Why Some People Can't Say "I'm Sorry"

"Sometimes people don't want to hear the truth because they don't want their illusions destroyed." —Friedrich Nietzsche

Apologizing is one of the most humbling gestures for a human being. When we tell someone that we’re sorry, we are admitting fault, regretting an action or comment made, and acknowledging their feelings all at the same time. But, as I’m sure you have noticed, there are some people out there that either have a hard time apologizing, or even a complete inability to apologize. And, this really got me thinking about how we should handle those instances. Do we let it go? Do we hold a grudge? Why can’t some people just say that they’re sorry??

People that can’t say that they’re sorry refuse to do so because they don’t want to take accountability. When we apologize for something, we are owning up to a mistake we made. Therefore, a simple apology can act as a major threat to someone’s ego. The person that refuses to apologize doesn’t want their image of themselves or their image to others to be damaged by admitting fault. But, the irony is that by avoiding saying “I’m sorry”, they are hurting their image in an entirely different way. When an apology is needed to rectify a situation and someone is incapable of apologizing, the situation will remain unfixed. When someone doesn’t apologize when they’ve made a mistake, they are making a loud statement that they don’t care about the other person’s feelings. The most important thing is for the survival of that person’s ego, so any hurt feelings are quickly brushed to the side.

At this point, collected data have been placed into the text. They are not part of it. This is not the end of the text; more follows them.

Source: an optimization exercise on an open RTL-to-GDS flow (aim: small area). Production flows keep margins and buffers that such runs may drop.
At most, simulation tests tie the RTL to the original design; equivalence was not proved.
For runs 1 and 2, only the layout was checked, not whether the RTL still works.
No activity file was given, so power comes from the tool's default toggle rates.

==> flow/design.v <==
module bpm_from_interval(input [7:0] b, output reg [12:0] reload);
	always @(*) begin
		case (b)
			8'd0: reload = 13'd7842;
			8'd1: reload = 13'd7842;
			8'd2: reload = 13'd7842;
			8'd3: reload = 13'd7842;
			8'd4: reload = 13'd7842;
			8'd5: reload = 13'd7842;
			8'd6: reload = 13'd7842;
			8'd7: reload = 13'd7842;
			8'd8: reload = 13'd7842;
			8'd9: reload = 13'd7842;
			8'd10: reload = 13'd7842;
			8'd11: reload = 13'd7842;
			8'd12: reload = 13'd7842;
			8'd13: reload = 13'd7842;
			8'd14: reload = 13'd7842;
			8'd15: reload = 13'd6453;
			8'd16: reload = 13'd6453;
			8'd17: reload = 13'd6453;
			8'd18: reload = 13'd6453;
			8'd19: reload = 13'd6453;
			8'd20: reload = 13'd6453;
			8'd21: reload = 13'd6453;
			8'd22: reload = 13'd6453;
			8'd23: reload = 13'd6453;
			8'd24: reload = 13'd6453;
			8'd25: reload = 13'd6453;
			8'd26: reload = 13'd6453;
			8'd27: reload = 13'd6453;
			8'd28: reload = 13'd6453;
			8'd29: reload = 13'd6453;
			8'd30: reload = 13'd6047;
			8'd31: reload = 13'd5681;
			8'd32: reload = 13'd5347;
			8'd33: reload = 13'd5041;
			8'd34: reload = 13'd4761;
			8'd35: reload = 13'd4503;
			8'd36: reload = 13'd4267;
			8'd37: reload = 13'd4047;
			8'd38: reload = 13'd3845;
			8'd39: reload = 13'd3658;
			8'd40: reload = 13'd3483;
			8'd41: reload = 13'd3322;
			8'd42: reload = 13'd3170;
			8'd43: reload = 13'd3029;
			8'd44: reload = 13'd2898;
			8'd45: reload = 13'd2774;
			8'd46: reload = 13'd2658;
			8'd47: reload = 13'd2551;
			8'd48: reload = 13'd2447;
			8'd49: reload = 13'd2352;
			8'd50: reload = 13'd2262;
			8'd51: reload = 13'd2176;
			8'd52: reload = 13'd2095;
			8'd53: reload = 13'd2020;
			8'd54: reload = 13'd1947;
			8'd55: reload = 13'd1878;
			8'd56: reload = 13'd1814;
			8'd57: reload = 13'd1753;
			8'd58: reload = 13'd1693;
			8'd59: reload = 13'd1639;
			8'd60: reload = 13'd1585;
			8'd61: reload = 13'd1535;
			8'd62: reload = 13'd1487;
			8'd63: reload = 13'd1442;
			8'd64: reload = 13'd1397;
			8'd65: reload = 13'd1356;
			8'd66: reload = 13'd1316;
			8'd67: reload = 13'd1278;
			8'd68: reload = 13'd1241;
			8'd69: reload = 13'd1206;
			8'd70: reload = 13'd1173;
			8'd71: reload = 13'd1141;
			8'd72: reload = 13'd1109;
			8'd73: reload = 13'd1080;
			8'd74: reload = 13'd1052;
			8'd75: reload = 13'd1024;
			8'd76: reload = 13'd998;
			8'd77: reload = 13'd973;
			8'd78: reload = 13'd948;
			8'd79: reload = 13'd925;
			8'd80: reload = 13'd903;
			8'd81: reload = 13'd880;
			8'd82: reload = 13'd860;
			8'd83: reload = 13'd839;
			8'd84: reload = 13'd820;
			8'd85: reload = 13'd801;
			8'd86: reload = 13'd783;
			8'd87: reload = 13'd765;
			8'd88: reload = 13'd748;
			8'd89: reload = 13'd731;
			8'd90: reload = 13'd716;
			8'd91: reload = 13'd700;
			8'd92: reload = 13'd686;
			8'd93: reload = 13'd671;
			8'd94: reload = 13'd656;
			8'd95: reload = 13'd644;
			8'd96: reload = 13'd630;
			8'd97: reload = 13'd617;
			8'd98: reload = 13'd605;
			8'd99: reload = 13'd594;
			8'd100: reload = 13'd581;
			8'd101: reload = 13'd570;
			8'd102: reload = 13'd559;
			8'd103: reload = 13'd549;
			8'd104: reload = 13'd538;
			8'd105: reload = 13'd528;
			8'd106: reload = 13'd518;
			8'd107: reload = 13'd509;
			8'd108: reload = 13'd499;
			8'd109: reload = 13'd490;
			8'd110: reload = 13'd482;
			8'd111: reload = 13'd473;
			8'd112: reload = 13'd465;
			8'd113: reload = 13'd457;
			8'd114: reload = 13'd448;
			8'd115: reload = 13'd441;
			8'd116: reload = 13'd434;
			8'd117: reload = 13'd426;
			8'd118: reload = 13'd419;
			8'd119: reload = 13'd413;
			8'd120: reload = 13'd405;
			8'd121: reload = 13'd399;
			8'd122: reload = 13'd392;
			8'd123: reload = 13'd386;
			8'd124: reload = 13'd380;
			8'd125: reload = 13'd374;
			8'd126: reload = 13'd368;
			8'd127: reload = 13'd363;
			8'd128: reload = 13'd357;
			8'd129: reload = 13'd351;
			8'd130: reload = 13'd346;
			8'd131: reload = 13'd341;
			8'd132: reload = 13'd335;
			8'd133: reload = 13'd331;
			8'd134: reload = 13'd326;
			8'd135: reload = 13'd321;
			8'd136: reload = 13'd316;
			8'd137: reload = 13'd312;
			8'd138: reload = 13'd307;
			8'd139: reload = 13'd303;
			8'd140: reload = 13'd299;
			8'd141: reload = 13'd294;
			8'd142: reload = 13'd291;
			8'd143: reload = 13'd286;
			8'd144: reload = 13'd283;
			8'd145: reload = 13'd278;
			8'd146: reload = 13'd275;
			8'd147: reload = 13'd271;
			8'd148: reload = 13'd267;
			8'd149: reload = 13'd264;
			8'd150: reload = 13'd261;
			8'd151: reload = 13'd257;
			8'd152: reload = 13'd253;
			8'd153: reload = 13'd251;
			8'd154: reload = 13'd247;
			8'd155: reload = 13'd244;
			8'd156: reload = 13'd241;
			8'd157: reload = 13'd238;
			8'd158: reload = 13'd234;
			8'd159: reload = 13'd232;
			8'd160: reload = 13'd229;
			8'd161: reload = 13'd227;
			8'd162: reload = 13'd223;
			8'd163: reload = 13'd221;
			8'd164: reload = 13'd218;
			8'd165: reload = 13'd215;
			8'd166: reload = 13'd213;
			8'd167: reload = 13'd211;
			8'd168: reload = 13'd207;
			8'd169: reload = 13'd206;
			8'd170: reload = 13'd203;
			8'd171: reload = 13'd200;
			8'd172: reload = 13'd199;
			8'd173: reload = 13'd196;
			8'd174: reload = 13'd194;
			8'd175: reload = 13'd191;
			8'd176: reload = 13'd190;
			8'd177: reload = 13'd187;
			8'd178: reload = 13'd185;
			8'd179: reload = 13'd183;
			8'd180: reload = 13'd181;
			8'd181: reload = 13'd180;
			8'd182: reload = 13'd177;
			8'd183: reload = 13'd175;
			8'd184: reload = 13'd173;
			8'd185: reload = 13'd172;
			8'd186: reload = 13'd170;
			8'd187: reload = 13'd167;
			8'd188: reload = 13'd167;
			8'd189: reload = 13'd164;
			8'd190: reload = 13'd162;
			8'd191: reload = 13'd161;
			8'd192: reload = 13'd160;
			8'd193: reload = 13'd157;
			8'd194: reload = 13'd156;
			8'd195: reload = 13'd155;
			8'd196: reload = 13'd152;
			8'd197: reload = 13'd152;
			8'd198: reload = 13'd149;
			8'd199: reload = 13'd149;
			8'd200: reload = 13'd147;
			8'd201: reload = 13'd145;
			8'd202: reload = 13'd144;
			8'd203: reload = 13'd142;
			8'd204: reload = 13'd141;
			8'd205: reload = 13'd140;
			8'd206: reload = 13'd138;
			8'd207: reload = 13'd137;
			8'd208: reload = 13'd136;
			8'd209: reload = 13'd134;
			8'd210: reload = 13'd134;
			8'd211: reload = 13'd131;
			8'd212: reload = 13'd131;
			8'd213: reload = 13'd130;
			8'd214: reload = 13'd128;
			8'd215: reload = 13'd127;
			8'd216: reload = 13'd126;
			8'd217: reload = 13'd124;
			8'd218: reload = 13'd124;
			8'd219: reload = 13'd122;
			8'd220: reload = 13'd121;
			8'd221: reload = 13'd121;
			8'd222: reload = 13'd119;
			8'd223: reload = 13'd118;
			8'd224: reload = 13'd117;
			8'd225: reload = 13'd116;
			8'd226: reload = 13'd115;
			8'd227: reload = 13'd114;
			8'd228: reload = 13'd113;
			8'd229: reload = 13'd111;
			8'd230: reload = 13'd111;
			8'd231: reload = 13'd110;
			8'd232: reload = 13'd109;
			8'd233: reload = 13'd109;
			8'd234: reload = 13'd107;
			8'd235: reload = 13'd106;
			8'd236: reload = 13'd105;
			8'd237: reload = 13'd105;
			8'd238: reload = 13'd103;
			8'd239: reload = 13'd103;
			8'd240: reload = 13'd102;
			8'd241: reload = 13'd101;
			8'd242: reload = 13'd100;
			8'd243: reload = 13'd100;
			8'd244: reload = 13'd98;
			8'd245: reload = 13'd98;
			8'd246: reload = 13'd97;
			8'd247: reload = 13'd96;
			8'd248: reload = 13'd95;
			8'd249: reload = 13'd95;
			8'd250: reload = 13'd94;
			8'd251: reload = 13'd93;
			8'd252: reload = 13'd92;
			8'd253: reload = 13'd92;
			8'd254: reload = 13'd7842;
			8'd255: reload = 13'd7842;
			default: reload = 13'd0;
		endcase
	end
endmodule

When you are on the receiving end of this kind of interaction and it’s your own feelings that are ignored, it can be extremely frustrating. But, what are our choices here? We could confront the person and ask for an apology, but if they are concerned with protecting their ego then would the words “I’m sorry”, even change anything at that point? If they only continue with the same behavior or actions anyway, then that would only be an empty apology, which is worthless. I truly believe that the only option is to accept that the person does not want to take accountability. If someone doesn’t want to be self-aware and grow, then that is their given right. We cannot control the actions of other people. So, rather than trying to show the other person the mirror, we should focus on our own image in the mirror. I can’t change this person; but, what is it that I can do?

Holding a grudge is counter-productive because it means that you are still trying to hold some sort of control over another person. “I’m angry because they won’t apologize, how dare they not acknowledge their wrong-doing”. This is also another example of being imprisoned by the ego. When we are bitter or resentful, it’s because we are resisting rather than accepting what is. Does resenting the person for being a let-down change anything? Does it make them a better person? Does it make us feel better? No, it doesn’t. It only stands in the way of us healing and moving forward. But, just because you can accept where someone is doesn’t mean that you have to accept their behavior.

If the person’s actions is affecting you in a detrimental way, then that might mean that we have to make some sort of change. Cutting off an unhealthy relationship, a toxic friendship, or a negative work environment—whatever that may be. You don’t have to continue being disappointed by someone. We all have choices. They’ve made theirs, and we can make ours.